Yup no problem I have to and they are handful but it's fun watching them grow.


----------



## rosy delta (Jul 17, 2012)

i have 5 of them, and they have been growing like weeds. all i do is crush the pellets (i have a mortar and pestle) and give them cut up bloodworms appropriately sized for their little mouths and of course frozen brine shrimp - again small ones. You will have such fun watching him/her grow.


----------



## buddhauser (Aug 6, 2012)

Yes very fun to watch. Its so weird sometimes I find myself watching my tanks for hours and when I look at the time, TOO much time has passed lolll


----------



## Sceven (May 22, 2012)

I crushed up pellets and bloodworms for Koshiro. Its great watching them grow up, I know a lot of people are really upset that people buy them, but if you and me hadn't adopted them, then they might end up in crap conditions. 

But you seem to think like me, let the fat cats have their $2 bucks, quality of life matters for these babies.


----------



## Sceven (May 22, 2012)

buddhauser said:


> I just crush up a weeks worth so i dont have to keep crushing the pellets and making a mess. Even though they are small i have a hard time doing one at a time. Thats just me though. All you need is the water conditioner to make tap water safe


I put mine in a zip bag and smashed them with a hammer (learned this after I got shot with pellet debris from crushing them with a spoon)


----------



## CandiceMM (Jul 15, 2012)

Sceven said:


> I crushed up pellets and bloodworms for Koshiro. Its great watching them grow up, I know a lot of people are really upset that people buy them, but if you and me hadn't adopted them, then they might end up in crap conditions.
> 
> But you seem to think like me, let the fat cats have their $2 bucks, quality of life matters for these babies.

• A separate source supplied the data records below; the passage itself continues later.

### config.mk
export PLATFORM = sky130hd
export DESIGN_NAME = sprite_frame_sequencer_flat
export DESIGN_NICKNAME = d
export VERILOG_FILES = /design/src/rtl/sprite_frame_sequencer_if.sv /design/src/rtl/sprite_frame_sequencer.sv /design/src/flat_wrapper.sv
export SDC_FILE = /design/constraint.sdc
export NUM_CORES = 1
export LEC_CHECK = 0
export BUFFER_PORTS_ARGS = -buffer_cell sky130_fd_sc_hd__buf_4
export CAP_MARGIN = 0
export CORE_UTILIZATION = 56
export CTS_CLUSTER_DIAMETER = 50
export CTS_CLUSTER_SIZE = 8
export DETAILED_ROUTE_END_ITERATION = 16
export GPL_TIMING_DRIVEN = 0
export PLACE_DENSITY = 0.91
export SLEW_MARGIN = 20
export SYNTH_ARGS = -nofsm -noshare
export SYNTH_HDL_FRONTEND = slang
export SYNTH_SLANG_ARGS = --single-unit
### constraint.sdc
create_clock -name clk_in -period 4.6 [get_ports clk_in]
set_clock_uncertainty 0.1 [all_clocks]
set_input_delay 1.38 -clock clk_in [delete_from_list [all_inputs] [get_ports clk_in]]
set_output_delay 1.38 -clock clk_in [all_outputs]
set_load 0.02 [all_outputs]
### src/rtl/sprite_frame_sequencer_if.sv
// ----------------------------------------------------------------------------
// sprite_frame_sequencer_if
//
// Purpose : valid/ready sprite stream between the game processor, the frame
//           sequencer and the graphics block. One beat carries one sprite.
//
// Signals : valid  - the master presents a sprite this cycle
//           ready  - the slave accepts it (transfer on valid && ready)
//           x      - sprite x position, XW bits
//           y      - sprite y position, YW bits
//           frame  - sprite frame index, FW bits
//           last   - final sprite of the master's batch for this video frame
//
// Modports: master drives valid/x/y/frame/last, slave drives ready.
// ----------------------------------------------------------------------------
interface sprite_frame_sequencer_if #(
    parameter int XW = 9,
    parameter int YW = 10,
    parameter int FW = 5
) ();
    logic          valid;
    logic          ready;
    logic [XW-1:0] x;
    logic [YW-1:0] y;
    logic [FW-1:0] frame;
    logic          last;

    modport master (output valid, x, y, frame, last, input  ready);
    modport slave  (input  valid, x, y, frame, last, output ready);
endinterface

### src/rtl/sprite_frame_sequencer.sv
// ----------------------------------------------------------------------------
// sprite_frame_sequencer
//
// Purpose : sole writer of the graphics sprite port. On every new_frame it
//           snapshots both mice, drains the processor's sprite stream up to
//           the per-frame budget, then appends one cursor sprite per enabled
//           player so the cursors are drawn on top. Frames that start before
//           the previous sequence finished are counted as overruns.
//
// Ports   : clk_in         pixel clock
//           rst_in         synchronous active-low reset
//           new_frame      one-cycle pulse at the start of each video frame
//           cursor_en      bit0 = player A cursor, bit1 = player B cursor
//           mouse_a_x/y    player A position, click_a player A button
//           mouse_b_x/y    player B position, click_b player B button
//           proc           slave stream from the processor (proc.ready out)
//           sprite         master stream to graphics (one-entry output reg)
//           busy           high in PROC, CUR_A and CUR_B
//           sprite_count   sprites issued this frame, cursors included
//           overrun_count  saturating count of overrun frames
// ----------------------------------------------------------------------------
module sprite_frame_sequencer #(
    parameter int CANVAS_WIDTH       = 360,
    parameter int CANVAS_HEIGHT      = 720,
    parameter int NUM_FRAMES         = 24,
    parameter int MAX_SPRITES        = 64,
    parameter int CURSOR_IDLE_FRAME  = 22,
    parameter int CURSOR_CLICK_FRAME = 23,
    localparam int XW = $clog2(CANVAS_WIDTH),
    localparam int YW = $clog2(CANVAS_HEIGHT),
    localparam int FW = $clog2(NUM_FRAMES)
) (
    input  logic                        clk_in,
    input  logic                        rst_in,
    input  logic                        new_frame,
    input  logic [1:0]                  cursor_en,
    input  logic [XW-1:0]               mouse_a_x,
    input  logic [YW-1:0]               mouse_a_y,
    input  logic                        click_a,
    input  logic [XW-1:0]               mouse_b_x,
    input  logic [YW-1:0]               mouse_b_y,
    input  logic                        click_b,
    sprite_frame_sequencer_if.slave     proc,
    sprite_frame_sequencer_if.master    sprite,
    output logic                        busy,
    output logic [6:0]                  sprite_count,
    output logic [7:0]                  overrun_count
);

    localparam logic [XW-1:0] X_MAX = XW'(CANVAS_WIDTH - 1);
    localparam logic [YW-1:0] Y_MAX = YW'(CANVAS_HEIGHT - 1);

    typedef enum logic [2:0] {IDLE, PROC, CUR_A, CUR_B, DONE} state_t;
    typedef enum logic [1:0] {LOAD_NONE, LOAD_PROC, LOAD_CUR_A, LOAD_CUR_B} load_t;

    typedef struct packed {
        logic [XW-1:0] x;
        logic [YW-1:0] y;
        logic          click;
    } cursor_t;

    state_t        state, state_next, after_proc;
    load_t         load_sel;
    cursor_t       snap_a, snap_b, cur_sel;
    logic [1:0]    snap_en;
    logic [6:0]    budget;
    logic [6:0]    count_q;
    logic [7:0]    overrun_q;
    logic          slot_free;
    logic          proc_ready_c;
    logic          budget_hit;

    logic          out_valid_q;
    logic [XW-1:0] out_x_q, load_x;
    logic [YW-1:0] out_y_q, load_y;
    logic [FW-1:0] out_frame_q, load_frame;

    // The output register can take a new sprite when empty or draining now.
    assign slot_free  = !out_valid_q || sprite.ready;
    assign budget     = 7'(MAX_SPRITES) - {6'd0, snap_en[0]} - {6'd0, snap_en[1]};
    // True when the sprite being accepted is the last one the budget allows.
    assign budget_hit = (count_q + 7'd1) >= budget;

    // First enabled cursor after the processor stream, or straight to DONE.
    assign after_proc = snap_en[0] ? CUR_A : (snap_en[1] ? CUR_B : DONE);

    // ------------------------------------------------------------------------
    // State register
    // ------------------------------------------------------------------------
    always_ff @(posedge clk_in) begin
        // NOTE: sequential state uses non-blocking assignments so every
        // register in this block samples pre-edge values.
        if (!rst_in) begin
            state <= IDLE;
        end else begin
            state <= state_next;
        end
    end

    // ------------------------------------------------------------------------
    // Next-state logic
    // ------------------------------------------------------------------------
    always_comb begin
        // NOTE: default first so every path assigns state_next; without it
        // the unlisted cases would infer a latch.
        state_next = state;
        case (state)
            PROC:    if (load_sel == LOAD_PROC && (proc.last || budget_hit))
                         state_next = after_proc;
            CUR_A:   if (slot_free) state_next = snap_en[1] ? CUR_B : DONE;
            CUR_B:   if (slot_free) state_next = DONE;
            default: ;
        endcase
        // A new frame always restarts the sequence; any load selected this
        // cycle still completes and belongs to the old frame.
        if (new_frame) state_next = PROC;
    end

    // ------------------------------------------------------------------------
    // Output logic: status, processor ready and which sprite to load
    // ------------------------------------------------------------------------
    always_comb begin
        busy         = (state == PROC) || (state == CUR_A) || (state == CUR_B);
        // Depends on state and registers only, never on proc.valid.
        proc_ready_c = (state == PROC) && slot_free && (count_q < budget);
        load_sel     = LOAD_NONE;
        case (state)
            PROC:    if (proc.valid && proc_ready_c) load_sel = LOAD_PROC;
            CUR_A:   if (slot_free) load_sel = LOAD_CUR_A;
            CUR_B:   if (slot_free) load_sel = LOAD_CUR_B;
            default: ;
        endcase
    end

    // ------------------------------------------------------------------------
    // Load data mux: processor sprite or clamped cursor from the snapshot
    // ------------------------------------------------------------------------
    always_comb begin
        cur_sel    = (load_sel == LOAD_CUR_B) ? snap_b : snap_a;
        load_x     = proc.x;
        load_y     = proc.y;
        load_frame = proc.frame;
        if (load_sel == LOAD_CUR_A || load_sel == LOAD_CUR_B) begin
            load_x     = (cur_sel.x > X_MAX) ? X_MAX : cur_sel.x;
            load_y     = (cur_sel.y > Y_MAX) ? Y_MAX : cur_sel.y;
            load_frame = cur_sel.click ? FW'(CURSOR_CLICK_FRAME)
                                       : FW'(CURSOR_IDLE_FRAME);
        end
    end

    // ------------------------------------------------------------------------
    // Datapath: snapshot, output register, counters
    // ------------------------------------------------------------------------
    always_ff @(posedge clk_in) begin
        // NOTE: the snapshot and output data registers are reset as well, so
        // sprite_* read 0 straight out of reset and a pending sprite is lost.
        if (!rst_in) begin
            snap_a      <= '0;
            snap_b      <= '0;
            snap_en     <= '0;
            out_valid_q <= 1'b0;
            out_x_q     <= '0;
            out_y_q     <= '0;
            out_frame_q <= '0;
            count_q     <= '0;
            overrun_q   <= '0;
        end else begin
            if (new_frame) begin
                snap_a  <= '{x: mouse_a_x, y: mouse_a_y, click: click_a};
                snap_b  <= '{x: mouse_b_x, y: mouse_b_y, click: click_b};
                snap_en <= cursor_en;
            end

            // Loads only happen when the slot is free, so a stalled sprite
            // is never overwritten or retracted.
            if (load_sel != LOAD_NONE) begin
                out_valid_q <= 1'b1;
                out_x_q     <= load_x;
                out_y_q     <= load_y;
                out_frame_q <= load_frame;
            end else if (sprite.ready) begin
                out_valid_q <= 1'b0;
            end

            if (new_frame) begin
                count_q <= '0;
            end else if (load_sel != LOAD_NONE) begin
                count_q <= count_q + 7'd1;
            end

            if (new_frame && busy && overrun_q != 8'hFF) begin
                overrun_q <= overrun_q + 8'd1;
            end
        end
    end

    assign proc.ready    = proc_ready_c;
    assign sprite.valid  = out_valid_q;
    assign sprite.x      = out_x_q;
    assign sprite.y      = out_y_q;
    assign sprite.frame  = out_frame_q;
    assign sprite.last   = 1'b0;   // no batch marker on the graphics side
    assign sprite_count  = count_q;
    assign overrun_count = overrun_q;

endmodule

I don't think it's bad that we buy them I think it's sad that they mass breed them and sell them this young. I have recently been on the hunt for Half Moon Double Tail babies at Petco. They are so cute!! I have 5 of them and they are all growing up so big. I will get some pictures of them soon. 

Your baby VT is so pretty  Good luck with him!


----------



## buddhauser (Aug 6, 2012)

Yea it is sad that they mass produce and sell this young but we are giving them a a better home and thats better than growing up in a tiny cup for any longer period of time. They are going to be sold if we buy them or not because someone else is going to buy the baby for 2 bucks. 
Candice I saw a white double tail baby the other day and was going to bring it home but gf said I couldnt lol wish I did. You just reminded me of him/her


----------



## TheCheese909 (Aug 11, 2011)

You don't need to crush pellets up. Go back to PetCo and look for New Life Spectrum Small Fish Formula. The pellets are super tiny, almost like coffee grounds. Babies eat a LOT and poop just as much lol. He'll have no problem eating a dozen of these pellets and still be without a pooch.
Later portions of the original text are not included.